[WORK TO COMPLETE]
Pull out of the data below the stretch of lines bounded by the one containing "Power figures use" and the one containing "switching_share_pct = 38.87", both bounds included, unchanged.

[Stored data]
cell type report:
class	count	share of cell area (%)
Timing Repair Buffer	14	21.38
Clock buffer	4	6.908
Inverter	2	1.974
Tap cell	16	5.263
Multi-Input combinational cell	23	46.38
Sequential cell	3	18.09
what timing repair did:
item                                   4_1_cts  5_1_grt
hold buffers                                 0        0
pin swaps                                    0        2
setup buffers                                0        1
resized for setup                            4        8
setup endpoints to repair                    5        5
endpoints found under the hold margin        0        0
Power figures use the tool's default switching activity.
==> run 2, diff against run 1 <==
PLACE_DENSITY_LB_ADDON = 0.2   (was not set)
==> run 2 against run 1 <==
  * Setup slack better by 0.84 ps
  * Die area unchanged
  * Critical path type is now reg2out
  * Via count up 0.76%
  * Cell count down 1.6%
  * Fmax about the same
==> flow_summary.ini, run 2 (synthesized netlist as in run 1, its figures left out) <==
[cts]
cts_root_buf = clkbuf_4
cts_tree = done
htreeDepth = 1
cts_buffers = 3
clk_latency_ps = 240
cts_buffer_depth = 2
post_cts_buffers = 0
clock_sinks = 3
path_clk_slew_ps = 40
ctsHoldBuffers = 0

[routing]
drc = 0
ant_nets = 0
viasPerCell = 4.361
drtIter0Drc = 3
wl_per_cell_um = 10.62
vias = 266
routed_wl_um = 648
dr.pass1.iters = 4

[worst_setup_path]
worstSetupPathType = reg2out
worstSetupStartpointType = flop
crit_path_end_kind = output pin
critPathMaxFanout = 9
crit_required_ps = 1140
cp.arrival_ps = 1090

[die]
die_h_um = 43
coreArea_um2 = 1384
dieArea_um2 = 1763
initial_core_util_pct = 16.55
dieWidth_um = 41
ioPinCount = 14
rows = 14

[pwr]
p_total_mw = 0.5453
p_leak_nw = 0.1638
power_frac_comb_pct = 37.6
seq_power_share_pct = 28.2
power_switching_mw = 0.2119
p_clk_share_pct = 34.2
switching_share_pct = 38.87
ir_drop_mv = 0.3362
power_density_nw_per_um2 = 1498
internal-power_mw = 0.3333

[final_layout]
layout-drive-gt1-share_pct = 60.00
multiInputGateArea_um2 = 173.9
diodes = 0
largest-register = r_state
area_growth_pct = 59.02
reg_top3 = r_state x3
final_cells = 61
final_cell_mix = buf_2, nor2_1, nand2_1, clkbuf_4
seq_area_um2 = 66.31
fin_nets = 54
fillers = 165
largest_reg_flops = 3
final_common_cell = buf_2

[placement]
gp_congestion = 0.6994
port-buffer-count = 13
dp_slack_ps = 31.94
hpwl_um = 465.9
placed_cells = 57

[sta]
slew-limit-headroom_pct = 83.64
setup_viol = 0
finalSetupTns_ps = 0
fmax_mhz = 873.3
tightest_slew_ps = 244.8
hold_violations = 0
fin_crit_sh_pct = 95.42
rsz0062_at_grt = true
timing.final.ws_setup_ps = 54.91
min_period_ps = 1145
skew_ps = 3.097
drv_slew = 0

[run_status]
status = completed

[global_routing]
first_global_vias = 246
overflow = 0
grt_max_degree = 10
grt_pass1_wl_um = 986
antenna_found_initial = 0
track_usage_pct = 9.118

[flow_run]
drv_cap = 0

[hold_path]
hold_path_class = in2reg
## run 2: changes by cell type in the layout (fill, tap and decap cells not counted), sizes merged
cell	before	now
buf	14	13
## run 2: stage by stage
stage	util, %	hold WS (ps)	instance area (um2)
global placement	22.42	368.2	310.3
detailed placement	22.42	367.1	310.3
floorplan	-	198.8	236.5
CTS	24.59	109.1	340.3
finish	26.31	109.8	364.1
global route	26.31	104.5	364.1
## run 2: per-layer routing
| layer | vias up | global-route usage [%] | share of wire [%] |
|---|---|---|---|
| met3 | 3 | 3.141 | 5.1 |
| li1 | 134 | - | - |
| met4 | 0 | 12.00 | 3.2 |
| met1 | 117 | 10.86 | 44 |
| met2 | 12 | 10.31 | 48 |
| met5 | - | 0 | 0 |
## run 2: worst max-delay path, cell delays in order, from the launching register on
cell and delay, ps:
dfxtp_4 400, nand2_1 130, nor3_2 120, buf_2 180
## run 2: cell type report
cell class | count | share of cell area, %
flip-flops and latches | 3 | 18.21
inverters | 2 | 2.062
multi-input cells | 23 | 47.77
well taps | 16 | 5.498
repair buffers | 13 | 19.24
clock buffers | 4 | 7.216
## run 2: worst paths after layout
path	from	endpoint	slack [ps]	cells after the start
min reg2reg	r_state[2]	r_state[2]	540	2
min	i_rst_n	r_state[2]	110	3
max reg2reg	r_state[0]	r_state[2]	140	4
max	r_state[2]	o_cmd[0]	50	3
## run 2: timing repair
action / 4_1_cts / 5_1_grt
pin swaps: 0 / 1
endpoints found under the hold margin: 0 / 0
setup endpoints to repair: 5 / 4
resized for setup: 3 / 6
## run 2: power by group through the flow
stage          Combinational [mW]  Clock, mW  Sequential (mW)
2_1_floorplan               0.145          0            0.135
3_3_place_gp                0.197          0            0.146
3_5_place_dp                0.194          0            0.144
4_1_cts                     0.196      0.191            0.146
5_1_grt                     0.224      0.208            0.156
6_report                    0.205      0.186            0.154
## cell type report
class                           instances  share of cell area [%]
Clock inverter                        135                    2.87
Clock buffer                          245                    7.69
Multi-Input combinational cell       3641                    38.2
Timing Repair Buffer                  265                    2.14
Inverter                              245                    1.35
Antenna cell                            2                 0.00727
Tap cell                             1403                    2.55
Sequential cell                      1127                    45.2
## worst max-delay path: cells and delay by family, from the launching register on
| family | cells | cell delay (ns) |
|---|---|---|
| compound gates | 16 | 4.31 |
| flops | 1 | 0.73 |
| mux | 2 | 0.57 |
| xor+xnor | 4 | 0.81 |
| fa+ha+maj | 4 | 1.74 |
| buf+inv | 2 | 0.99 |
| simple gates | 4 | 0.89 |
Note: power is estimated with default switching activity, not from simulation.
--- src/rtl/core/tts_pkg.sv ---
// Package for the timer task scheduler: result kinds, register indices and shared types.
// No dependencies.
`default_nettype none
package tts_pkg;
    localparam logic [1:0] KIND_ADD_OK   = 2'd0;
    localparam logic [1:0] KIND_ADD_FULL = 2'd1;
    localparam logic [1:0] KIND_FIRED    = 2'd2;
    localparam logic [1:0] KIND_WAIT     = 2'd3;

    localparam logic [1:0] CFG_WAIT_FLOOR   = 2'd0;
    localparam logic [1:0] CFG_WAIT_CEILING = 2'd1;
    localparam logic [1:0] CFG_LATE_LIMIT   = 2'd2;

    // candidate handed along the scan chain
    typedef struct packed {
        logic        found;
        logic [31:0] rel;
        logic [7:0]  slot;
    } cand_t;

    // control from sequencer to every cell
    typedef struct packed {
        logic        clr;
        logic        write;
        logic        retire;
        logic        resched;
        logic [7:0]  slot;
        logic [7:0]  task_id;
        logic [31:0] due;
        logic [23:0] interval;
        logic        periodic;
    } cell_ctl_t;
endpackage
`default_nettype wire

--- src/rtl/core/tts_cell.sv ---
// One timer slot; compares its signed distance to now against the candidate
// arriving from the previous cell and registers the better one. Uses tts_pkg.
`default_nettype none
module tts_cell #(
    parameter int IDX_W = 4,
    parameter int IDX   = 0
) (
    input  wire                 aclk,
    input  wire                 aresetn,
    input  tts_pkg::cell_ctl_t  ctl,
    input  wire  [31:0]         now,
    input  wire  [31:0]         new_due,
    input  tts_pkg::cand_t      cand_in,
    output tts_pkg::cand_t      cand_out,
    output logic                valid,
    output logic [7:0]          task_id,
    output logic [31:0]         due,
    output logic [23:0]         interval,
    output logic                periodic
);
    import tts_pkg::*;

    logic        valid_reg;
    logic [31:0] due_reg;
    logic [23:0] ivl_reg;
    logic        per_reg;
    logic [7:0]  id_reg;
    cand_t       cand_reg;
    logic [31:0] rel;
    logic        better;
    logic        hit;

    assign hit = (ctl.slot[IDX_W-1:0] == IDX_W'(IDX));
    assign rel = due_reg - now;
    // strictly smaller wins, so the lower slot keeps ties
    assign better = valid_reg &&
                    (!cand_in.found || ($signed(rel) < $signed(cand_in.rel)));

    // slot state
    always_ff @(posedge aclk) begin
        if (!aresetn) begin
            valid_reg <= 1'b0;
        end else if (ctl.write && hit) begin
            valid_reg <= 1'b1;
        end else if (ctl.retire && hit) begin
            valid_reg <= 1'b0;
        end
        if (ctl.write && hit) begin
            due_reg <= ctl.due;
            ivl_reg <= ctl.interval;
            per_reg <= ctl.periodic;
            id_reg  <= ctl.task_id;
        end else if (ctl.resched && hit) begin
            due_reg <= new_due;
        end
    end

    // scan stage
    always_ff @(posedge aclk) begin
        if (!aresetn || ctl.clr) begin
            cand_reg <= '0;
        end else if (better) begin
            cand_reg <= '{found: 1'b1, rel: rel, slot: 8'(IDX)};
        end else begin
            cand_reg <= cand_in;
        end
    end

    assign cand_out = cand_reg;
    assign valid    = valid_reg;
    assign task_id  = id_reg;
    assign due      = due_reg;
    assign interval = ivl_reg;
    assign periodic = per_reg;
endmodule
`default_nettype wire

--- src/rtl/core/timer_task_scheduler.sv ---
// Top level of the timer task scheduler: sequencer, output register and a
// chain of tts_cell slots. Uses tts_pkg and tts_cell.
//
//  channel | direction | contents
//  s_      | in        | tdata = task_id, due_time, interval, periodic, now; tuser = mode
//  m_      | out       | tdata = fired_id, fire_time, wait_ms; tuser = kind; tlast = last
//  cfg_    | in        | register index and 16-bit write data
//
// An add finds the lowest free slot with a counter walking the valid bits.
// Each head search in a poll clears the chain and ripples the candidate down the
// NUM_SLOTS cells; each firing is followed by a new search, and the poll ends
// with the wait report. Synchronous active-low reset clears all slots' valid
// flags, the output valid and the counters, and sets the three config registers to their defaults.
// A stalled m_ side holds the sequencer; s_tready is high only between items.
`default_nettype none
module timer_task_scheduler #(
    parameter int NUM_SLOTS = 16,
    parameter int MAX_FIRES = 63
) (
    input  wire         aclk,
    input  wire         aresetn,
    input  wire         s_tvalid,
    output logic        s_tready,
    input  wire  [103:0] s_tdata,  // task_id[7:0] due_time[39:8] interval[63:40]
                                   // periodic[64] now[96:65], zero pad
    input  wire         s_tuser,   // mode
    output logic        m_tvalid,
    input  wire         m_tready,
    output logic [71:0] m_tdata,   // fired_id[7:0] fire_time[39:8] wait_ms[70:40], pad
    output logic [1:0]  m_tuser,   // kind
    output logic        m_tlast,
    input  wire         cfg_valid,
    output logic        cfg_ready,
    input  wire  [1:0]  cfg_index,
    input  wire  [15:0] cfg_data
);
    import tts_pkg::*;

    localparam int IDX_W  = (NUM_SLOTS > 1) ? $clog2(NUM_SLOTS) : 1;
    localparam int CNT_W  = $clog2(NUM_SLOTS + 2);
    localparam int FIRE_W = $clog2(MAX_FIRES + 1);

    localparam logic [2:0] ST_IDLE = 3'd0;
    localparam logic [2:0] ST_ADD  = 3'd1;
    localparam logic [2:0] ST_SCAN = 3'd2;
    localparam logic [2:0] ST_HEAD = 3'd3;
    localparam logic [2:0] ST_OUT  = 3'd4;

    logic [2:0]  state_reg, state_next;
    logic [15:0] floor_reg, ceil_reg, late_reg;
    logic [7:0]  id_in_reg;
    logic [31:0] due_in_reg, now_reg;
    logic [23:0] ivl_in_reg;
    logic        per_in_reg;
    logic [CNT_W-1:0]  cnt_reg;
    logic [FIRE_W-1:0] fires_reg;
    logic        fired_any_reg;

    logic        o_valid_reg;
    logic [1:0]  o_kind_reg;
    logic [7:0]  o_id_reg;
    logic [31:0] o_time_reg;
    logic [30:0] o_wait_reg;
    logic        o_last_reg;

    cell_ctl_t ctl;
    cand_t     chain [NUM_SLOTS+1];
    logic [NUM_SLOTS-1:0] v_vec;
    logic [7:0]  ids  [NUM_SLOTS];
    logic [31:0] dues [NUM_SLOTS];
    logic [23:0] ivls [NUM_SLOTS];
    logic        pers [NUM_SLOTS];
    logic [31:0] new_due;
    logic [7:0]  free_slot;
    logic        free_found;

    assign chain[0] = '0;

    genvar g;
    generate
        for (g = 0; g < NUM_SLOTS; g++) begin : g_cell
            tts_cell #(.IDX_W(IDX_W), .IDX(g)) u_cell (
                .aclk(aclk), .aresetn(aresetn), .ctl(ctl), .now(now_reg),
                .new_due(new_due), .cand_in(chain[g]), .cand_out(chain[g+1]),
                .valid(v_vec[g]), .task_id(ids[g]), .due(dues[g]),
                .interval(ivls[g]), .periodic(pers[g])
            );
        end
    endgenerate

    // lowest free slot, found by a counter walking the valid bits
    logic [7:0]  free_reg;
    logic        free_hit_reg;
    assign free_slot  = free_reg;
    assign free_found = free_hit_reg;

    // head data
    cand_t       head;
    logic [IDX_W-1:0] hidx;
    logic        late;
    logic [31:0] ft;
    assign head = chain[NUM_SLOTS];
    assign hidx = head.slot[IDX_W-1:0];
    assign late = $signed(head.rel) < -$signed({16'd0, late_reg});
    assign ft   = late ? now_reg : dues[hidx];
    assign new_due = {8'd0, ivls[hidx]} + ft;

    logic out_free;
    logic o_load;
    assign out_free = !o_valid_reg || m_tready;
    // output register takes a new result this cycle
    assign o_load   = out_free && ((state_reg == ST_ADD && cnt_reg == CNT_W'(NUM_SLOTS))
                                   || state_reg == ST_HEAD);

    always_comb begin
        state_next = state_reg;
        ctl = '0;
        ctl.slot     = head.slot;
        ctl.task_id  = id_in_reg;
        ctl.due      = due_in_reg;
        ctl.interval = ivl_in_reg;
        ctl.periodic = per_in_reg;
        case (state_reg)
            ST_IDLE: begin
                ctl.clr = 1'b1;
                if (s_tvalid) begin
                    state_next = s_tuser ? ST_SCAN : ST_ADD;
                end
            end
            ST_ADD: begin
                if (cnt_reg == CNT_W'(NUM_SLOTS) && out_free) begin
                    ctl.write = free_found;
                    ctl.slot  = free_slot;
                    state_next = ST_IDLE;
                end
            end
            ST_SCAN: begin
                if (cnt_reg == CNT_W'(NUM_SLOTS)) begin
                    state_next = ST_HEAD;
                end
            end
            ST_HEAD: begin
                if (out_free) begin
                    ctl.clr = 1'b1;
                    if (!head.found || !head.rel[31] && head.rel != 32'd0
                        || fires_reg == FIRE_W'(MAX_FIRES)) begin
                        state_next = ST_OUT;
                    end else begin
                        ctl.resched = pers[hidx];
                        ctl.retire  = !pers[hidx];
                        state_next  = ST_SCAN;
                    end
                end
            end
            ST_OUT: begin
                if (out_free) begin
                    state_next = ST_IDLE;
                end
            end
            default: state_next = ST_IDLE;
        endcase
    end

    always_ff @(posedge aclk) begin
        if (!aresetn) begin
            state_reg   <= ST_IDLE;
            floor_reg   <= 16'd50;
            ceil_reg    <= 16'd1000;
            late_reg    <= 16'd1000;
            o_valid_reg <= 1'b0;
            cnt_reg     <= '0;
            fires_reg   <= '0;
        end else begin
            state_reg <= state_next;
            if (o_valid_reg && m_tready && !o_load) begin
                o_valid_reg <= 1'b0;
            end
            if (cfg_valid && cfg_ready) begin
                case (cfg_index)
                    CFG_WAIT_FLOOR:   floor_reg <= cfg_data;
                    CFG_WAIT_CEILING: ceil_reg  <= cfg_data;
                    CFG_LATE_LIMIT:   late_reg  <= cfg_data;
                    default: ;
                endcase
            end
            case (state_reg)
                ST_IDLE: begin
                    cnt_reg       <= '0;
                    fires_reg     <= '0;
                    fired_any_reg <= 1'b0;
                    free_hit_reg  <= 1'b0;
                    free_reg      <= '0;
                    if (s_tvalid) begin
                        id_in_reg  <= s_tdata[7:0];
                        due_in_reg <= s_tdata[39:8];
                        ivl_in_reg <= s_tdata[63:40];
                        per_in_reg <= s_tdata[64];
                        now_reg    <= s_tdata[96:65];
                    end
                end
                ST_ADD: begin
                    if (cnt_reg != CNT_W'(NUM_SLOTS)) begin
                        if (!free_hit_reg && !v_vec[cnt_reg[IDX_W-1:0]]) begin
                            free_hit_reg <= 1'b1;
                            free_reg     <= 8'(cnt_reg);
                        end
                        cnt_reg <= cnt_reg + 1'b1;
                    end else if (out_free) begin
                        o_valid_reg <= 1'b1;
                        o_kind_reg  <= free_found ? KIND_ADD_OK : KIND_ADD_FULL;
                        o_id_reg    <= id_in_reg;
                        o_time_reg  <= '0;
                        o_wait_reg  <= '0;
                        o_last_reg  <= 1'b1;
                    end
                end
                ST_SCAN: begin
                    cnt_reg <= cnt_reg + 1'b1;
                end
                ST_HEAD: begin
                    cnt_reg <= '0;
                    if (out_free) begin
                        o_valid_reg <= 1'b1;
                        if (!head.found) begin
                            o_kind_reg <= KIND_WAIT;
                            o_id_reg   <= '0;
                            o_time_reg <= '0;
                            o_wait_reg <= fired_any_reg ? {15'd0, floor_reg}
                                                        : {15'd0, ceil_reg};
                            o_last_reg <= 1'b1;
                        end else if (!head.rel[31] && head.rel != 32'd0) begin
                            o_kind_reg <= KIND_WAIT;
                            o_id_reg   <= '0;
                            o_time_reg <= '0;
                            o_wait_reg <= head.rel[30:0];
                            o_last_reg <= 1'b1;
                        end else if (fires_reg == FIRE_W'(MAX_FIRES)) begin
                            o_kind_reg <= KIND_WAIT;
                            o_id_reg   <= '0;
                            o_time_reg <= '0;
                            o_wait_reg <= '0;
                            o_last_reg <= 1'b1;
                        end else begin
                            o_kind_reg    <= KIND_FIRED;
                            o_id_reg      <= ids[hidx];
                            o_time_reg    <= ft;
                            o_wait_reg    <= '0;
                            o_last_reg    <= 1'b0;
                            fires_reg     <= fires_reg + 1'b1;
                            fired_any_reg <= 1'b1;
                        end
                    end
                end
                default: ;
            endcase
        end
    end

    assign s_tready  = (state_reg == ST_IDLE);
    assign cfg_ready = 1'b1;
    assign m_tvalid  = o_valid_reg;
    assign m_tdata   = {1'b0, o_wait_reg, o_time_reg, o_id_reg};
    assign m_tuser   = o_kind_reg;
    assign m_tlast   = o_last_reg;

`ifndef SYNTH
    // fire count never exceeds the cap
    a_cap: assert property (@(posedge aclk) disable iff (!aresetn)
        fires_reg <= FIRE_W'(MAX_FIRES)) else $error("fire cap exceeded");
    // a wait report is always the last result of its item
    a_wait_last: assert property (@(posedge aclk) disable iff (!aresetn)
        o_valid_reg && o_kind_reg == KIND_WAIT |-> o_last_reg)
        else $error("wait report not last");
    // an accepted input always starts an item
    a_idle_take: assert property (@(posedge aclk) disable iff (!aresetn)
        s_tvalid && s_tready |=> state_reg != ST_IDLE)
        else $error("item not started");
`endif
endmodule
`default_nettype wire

[SOLUTION FOR THIS TASK]
Power figures use the tool's default switching activity.
==> run 2, diff against run 1 <==
PLACE_DENSITY_LB_ADDON = 0.2   (was not set)
==> run 2 against run 1 <==
  * Setup slack better by 0.84 ps
  * Die area unchanged
  * Critical path type is now reg2out
  * Via count up 0.76%
  * Cell count down 1.6%
  * Fmax about the same
==> flow_summary.ini, run 2 (synthesized netlist as in run 1, its figures left out) <==
[cts]
cts_root_buf = clkbuf_4
cts_tree = done
htreeDepth = 1
cts_buffers = 3
clk_latency_ps = 240
cts_buffer_depth = 2
post_cts_buffers = 0
clock_sinks = 3
path_clk_slew_ps = 40
ctsHoldBuffers = 0

[routing]
drc = 0
ant_nets = 0
viasPerCell = 4.361
drtIter0Drc = 3
wl_per_cell_um = 10.62
vias = 266
routed_wl_um = 648
dr.pass1.iters = 4

[worst_setup_path]
worstSetupPathType = reg2out
worstSetupStartpointType = flop
crit_path_end_kind = output pin
critPathMaxFanout = 9
crit_required_ps = 1140
cp.arrival_ps = 1090

[die]
die_h_um = 43
coreArea_um2 = 1384
dieArea_um2 = 1763
initial_core_util_pct = 16.55
dieWidth_um = 41
ioPinCount = 14
rows = 14

[pwr]
p_total_mw = 0.5453
p_leak_nw = 0.1638
power_frac_comb_pct = 37.6
seq_power_share_pct = 28.2
power_switching_mw = 0.2119
p_clk_share_pct = 34.2
switching_share_pct = 38.87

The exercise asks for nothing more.